#### [What the exercise asks]
Below are some records. Print exactly the lines between the one holding "File: config.mk" and the one holding "export CORE_UTILIZATION = 35", inclusive, and nothing else.

[Items from a dataset]
• • •
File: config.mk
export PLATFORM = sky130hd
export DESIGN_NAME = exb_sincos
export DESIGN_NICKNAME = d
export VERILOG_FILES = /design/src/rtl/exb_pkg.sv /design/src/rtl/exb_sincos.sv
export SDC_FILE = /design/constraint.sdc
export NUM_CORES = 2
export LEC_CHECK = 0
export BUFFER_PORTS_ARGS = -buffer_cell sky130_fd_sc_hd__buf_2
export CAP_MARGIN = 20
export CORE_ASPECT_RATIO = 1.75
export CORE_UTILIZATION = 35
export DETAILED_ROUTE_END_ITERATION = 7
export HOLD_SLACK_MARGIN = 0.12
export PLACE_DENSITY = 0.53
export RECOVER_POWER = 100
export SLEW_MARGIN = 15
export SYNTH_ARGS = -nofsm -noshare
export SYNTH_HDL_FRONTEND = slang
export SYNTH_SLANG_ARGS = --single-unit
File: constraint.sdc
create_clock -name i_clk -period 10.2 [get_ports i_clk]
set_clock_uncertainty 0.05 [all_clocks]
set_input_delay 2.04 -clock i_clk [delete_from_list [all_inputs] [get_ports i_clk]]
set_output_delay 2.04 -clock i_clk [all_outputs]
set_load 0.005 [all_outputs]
• • •
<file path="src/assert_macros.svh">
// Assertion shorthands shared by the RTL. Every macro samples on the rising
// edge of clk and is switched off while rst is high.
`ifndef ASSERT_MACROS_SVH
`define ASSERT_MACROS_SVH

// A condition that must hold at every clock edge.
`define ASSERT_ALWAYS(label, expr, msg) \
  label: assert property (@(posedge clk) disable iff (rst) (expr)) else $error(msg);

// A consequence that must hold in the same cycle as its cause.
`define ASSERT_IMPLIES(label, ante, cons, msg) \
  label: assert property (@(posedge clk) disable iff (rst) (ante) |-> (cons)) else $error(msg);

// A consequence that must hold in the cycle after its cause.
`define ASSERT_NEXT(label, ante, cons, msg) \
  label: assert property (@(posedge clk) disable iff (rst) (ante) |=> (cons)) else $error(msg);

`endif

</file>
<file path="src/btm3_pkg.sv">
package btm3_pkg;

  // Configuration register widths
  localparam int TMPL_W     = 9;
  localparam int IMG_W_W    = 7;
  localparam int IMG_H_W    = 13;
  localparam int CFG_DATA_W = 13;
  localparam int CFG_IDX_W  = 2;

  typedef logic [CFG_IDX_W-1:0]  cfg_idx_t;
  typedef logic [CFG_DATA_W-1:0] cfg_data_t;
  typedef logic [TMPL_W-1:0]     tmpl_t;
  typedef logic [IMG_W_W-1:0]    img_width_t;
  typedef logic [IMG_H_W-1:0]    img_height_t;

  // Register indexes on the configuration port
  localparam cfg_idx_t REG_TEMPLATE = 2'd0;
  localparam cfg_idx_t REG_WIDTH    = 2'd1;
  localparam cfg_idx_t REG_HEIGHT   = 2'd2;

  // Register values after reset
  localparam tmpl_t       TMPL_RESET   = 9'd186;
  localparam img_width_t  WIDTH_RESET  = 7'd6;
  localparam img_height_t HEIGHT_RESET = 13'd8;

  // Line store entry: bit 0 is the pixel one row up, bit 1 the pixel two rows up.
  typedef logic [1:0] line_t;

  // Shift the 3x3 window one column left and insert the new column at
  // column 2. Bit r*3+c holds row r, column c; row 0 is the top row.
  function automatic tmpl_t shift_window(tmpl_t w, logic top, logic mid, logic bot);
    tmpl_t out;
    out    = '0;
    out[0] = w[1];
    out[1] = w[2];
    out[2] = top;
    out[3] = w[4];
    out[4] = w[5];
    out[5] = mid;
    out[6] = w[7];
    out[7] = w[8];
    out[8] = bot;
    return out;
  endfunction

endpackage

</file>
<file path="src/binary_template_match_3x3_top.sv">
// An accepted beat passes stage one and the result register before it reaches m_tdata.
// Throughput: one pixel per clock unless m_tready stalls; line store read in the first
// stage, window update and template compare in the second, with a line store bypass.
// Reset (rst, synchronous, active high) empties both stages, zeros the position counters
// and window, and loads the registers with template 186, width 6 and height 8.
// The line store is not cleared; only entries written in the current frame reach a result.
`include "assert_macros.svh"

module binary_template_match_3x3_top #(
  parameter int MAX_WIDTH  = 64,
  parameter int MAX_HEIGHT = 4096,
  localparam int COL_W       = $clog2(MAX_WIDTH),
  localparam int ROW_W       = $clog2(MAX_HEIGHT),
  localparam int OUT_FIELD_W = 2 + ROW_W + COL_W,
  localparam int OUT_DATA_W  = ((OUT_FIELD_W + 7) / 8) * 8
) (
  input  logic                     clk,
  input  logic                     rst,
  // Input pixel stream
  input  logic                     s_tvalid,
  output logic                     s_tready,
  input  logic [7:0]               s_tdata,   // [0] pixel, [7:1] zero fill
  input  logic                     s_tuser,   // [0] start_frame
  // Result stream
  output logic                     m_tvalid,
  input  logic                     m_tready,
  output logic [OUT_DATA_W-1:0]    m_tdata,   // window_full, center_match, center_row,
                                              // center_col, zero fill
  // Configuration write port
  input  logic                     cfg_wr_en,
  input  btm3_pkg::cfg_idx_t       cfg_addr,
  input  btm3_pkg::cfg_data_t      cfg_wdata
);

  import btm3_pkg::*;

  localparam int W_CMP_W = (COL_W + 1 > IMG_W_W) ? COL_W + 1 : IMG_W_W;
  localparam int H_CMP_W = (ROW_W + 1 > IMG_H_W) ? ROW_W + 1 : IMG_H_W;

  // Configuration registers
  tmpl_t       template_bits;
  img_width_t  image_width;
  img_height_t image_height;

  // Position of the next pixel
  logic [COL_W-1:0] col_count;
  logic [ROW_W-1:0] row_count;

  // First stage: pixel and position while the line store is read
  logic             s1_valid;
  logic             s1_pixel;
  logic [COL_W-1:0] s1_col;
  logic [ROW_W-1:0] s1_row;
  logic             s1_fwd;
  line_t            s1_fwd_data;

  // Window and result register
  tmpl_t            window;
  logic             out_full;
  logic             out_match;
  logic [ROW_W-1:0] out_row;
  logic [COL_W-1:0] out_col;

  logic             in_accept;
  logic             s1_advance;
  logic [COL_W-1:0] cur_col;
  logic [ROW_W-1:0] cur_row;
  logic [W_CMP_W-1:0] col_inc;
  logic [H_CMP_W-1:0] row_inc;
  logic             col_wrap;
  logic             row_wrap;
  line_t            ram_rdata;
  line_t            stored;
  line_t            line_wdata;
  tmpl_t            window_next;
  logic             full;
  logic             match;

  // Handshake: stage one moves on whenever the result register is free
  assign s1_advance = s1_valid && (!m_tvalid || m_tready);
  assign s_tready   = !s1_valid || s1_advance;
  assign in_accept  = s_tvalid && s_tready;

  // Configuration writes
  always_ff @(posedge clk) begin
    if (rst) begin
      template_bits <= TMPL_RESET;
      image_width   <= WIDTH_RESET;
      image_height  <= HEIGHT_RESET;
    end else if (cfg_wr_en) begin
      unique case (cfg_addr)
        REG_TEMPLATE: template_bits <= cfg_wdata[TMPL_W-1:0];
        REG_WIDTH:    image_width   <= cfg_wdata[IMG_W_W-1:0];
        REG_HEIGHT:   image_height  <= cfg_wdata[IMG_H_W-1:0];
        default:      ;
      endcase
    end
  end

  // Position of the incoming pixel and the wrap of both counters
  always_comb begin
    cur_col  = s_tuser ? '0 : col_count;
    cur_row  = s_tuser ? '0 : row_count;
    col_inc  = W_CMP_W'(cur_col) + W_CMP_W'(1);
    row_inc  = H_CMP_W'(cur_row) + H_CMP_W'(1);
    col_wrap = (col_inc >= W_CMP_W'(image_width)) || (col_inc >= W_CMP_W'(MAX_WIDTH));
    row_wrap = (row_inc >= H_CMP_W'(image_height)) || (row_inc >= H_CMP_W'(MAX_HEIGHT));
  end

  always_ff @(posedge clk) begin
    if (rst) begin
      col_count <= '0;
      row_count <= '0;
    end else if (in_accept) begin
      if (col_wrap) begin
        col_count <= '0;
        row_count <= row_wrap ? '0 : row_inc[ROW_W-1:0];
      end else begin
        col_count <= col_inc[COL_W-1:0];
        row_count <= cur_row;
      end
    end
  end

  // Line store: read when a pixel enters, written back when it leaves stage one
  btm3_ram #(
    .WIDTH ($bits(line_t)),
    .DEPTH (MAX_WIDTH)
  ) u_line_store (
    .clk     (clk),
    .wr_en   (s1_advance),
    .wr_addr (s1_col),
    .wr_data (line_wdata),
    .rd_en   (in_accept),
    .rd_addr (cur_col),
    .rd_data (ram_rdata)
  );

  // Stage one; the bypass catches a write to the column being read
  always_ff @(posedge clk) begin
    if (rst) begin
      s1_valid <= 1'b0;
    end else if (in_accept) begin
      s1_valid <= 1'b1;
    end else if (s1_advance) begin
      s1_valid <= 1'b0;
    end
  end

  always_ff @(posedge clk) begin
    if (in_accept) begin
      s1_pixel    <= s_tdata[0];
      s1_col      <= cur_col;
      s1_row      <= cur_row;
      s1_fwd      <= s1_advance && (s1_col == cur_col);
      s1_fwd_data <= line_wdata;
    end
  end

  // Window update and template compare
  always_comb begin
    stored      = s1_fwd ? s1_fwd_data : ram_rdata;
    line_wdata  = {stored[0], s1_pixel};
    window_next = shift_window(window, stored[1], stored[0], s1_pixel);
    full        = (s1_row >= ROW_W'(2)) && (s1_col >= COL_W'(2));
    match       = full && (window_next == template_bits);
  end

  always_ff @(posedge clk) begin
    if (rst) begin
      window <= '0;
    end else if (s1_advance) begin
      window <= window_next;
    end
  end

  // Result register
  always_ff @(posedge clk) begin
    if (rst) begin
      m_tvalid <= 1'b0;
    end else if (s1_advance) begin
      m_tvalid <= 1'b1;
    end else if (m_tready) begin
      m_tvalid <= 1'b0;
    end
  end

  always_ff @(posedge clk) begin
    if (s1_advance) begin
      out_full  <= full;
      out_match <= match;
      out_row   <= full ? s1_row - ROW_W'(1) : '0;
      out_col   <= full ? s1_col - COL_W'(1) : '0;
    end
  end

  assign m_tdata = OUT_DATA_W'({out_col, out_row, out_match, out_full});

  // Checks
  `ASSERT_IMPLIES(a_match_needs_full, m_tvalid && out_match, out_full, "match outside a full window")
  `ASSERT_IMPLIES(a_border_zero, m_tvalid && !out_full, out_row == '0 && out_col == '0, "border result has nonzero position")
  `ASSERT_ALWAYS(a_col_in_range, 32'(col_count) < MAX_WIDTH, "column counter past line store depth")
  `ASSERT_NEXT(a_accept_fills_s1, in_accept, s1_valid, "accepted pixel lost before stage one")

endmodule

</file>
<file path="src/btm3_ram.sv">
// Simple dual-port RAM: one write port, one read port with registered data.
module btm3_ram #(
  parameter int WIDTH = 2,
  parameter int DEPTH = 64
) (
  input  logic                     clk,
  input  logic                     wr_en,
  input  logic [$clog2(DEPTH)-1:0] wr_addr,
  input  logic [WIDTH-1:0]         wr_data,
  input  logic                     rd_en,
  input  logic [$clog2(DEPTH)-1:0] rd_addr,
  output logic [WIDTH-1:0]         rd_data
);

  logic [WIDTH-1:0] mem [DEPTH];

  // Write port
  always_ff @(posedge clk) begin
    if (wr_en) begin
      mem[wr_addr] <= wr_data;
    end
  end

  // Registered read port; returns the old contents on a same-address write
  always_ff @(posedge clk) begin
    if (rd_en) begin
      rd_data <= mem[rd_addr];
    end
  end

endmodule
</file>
• • •
#### [Answer to the problem]
File: config.mk
export PLATFORM = sky130hd
export DESIGN_NAME = exb_sincos
export DESIGN_NICKNAME = d
export VERILOG_FILES = /design/src/rtl/exb_pkg.sv /design/src/rtl/exb_sincos.sv
export SDC_FILE = /design/constraint.sdc
export NUM_CORES = 2
export LEC_CHECK = 0
export BUFFER_PORTS_ARGS = -buffer_cell sky130_fd_sc_hd__buf_2
export CAP_MARGIN = 20
export CORE_ASPECT_RATIO = 1.75
export CORE_UTILIZATION = 35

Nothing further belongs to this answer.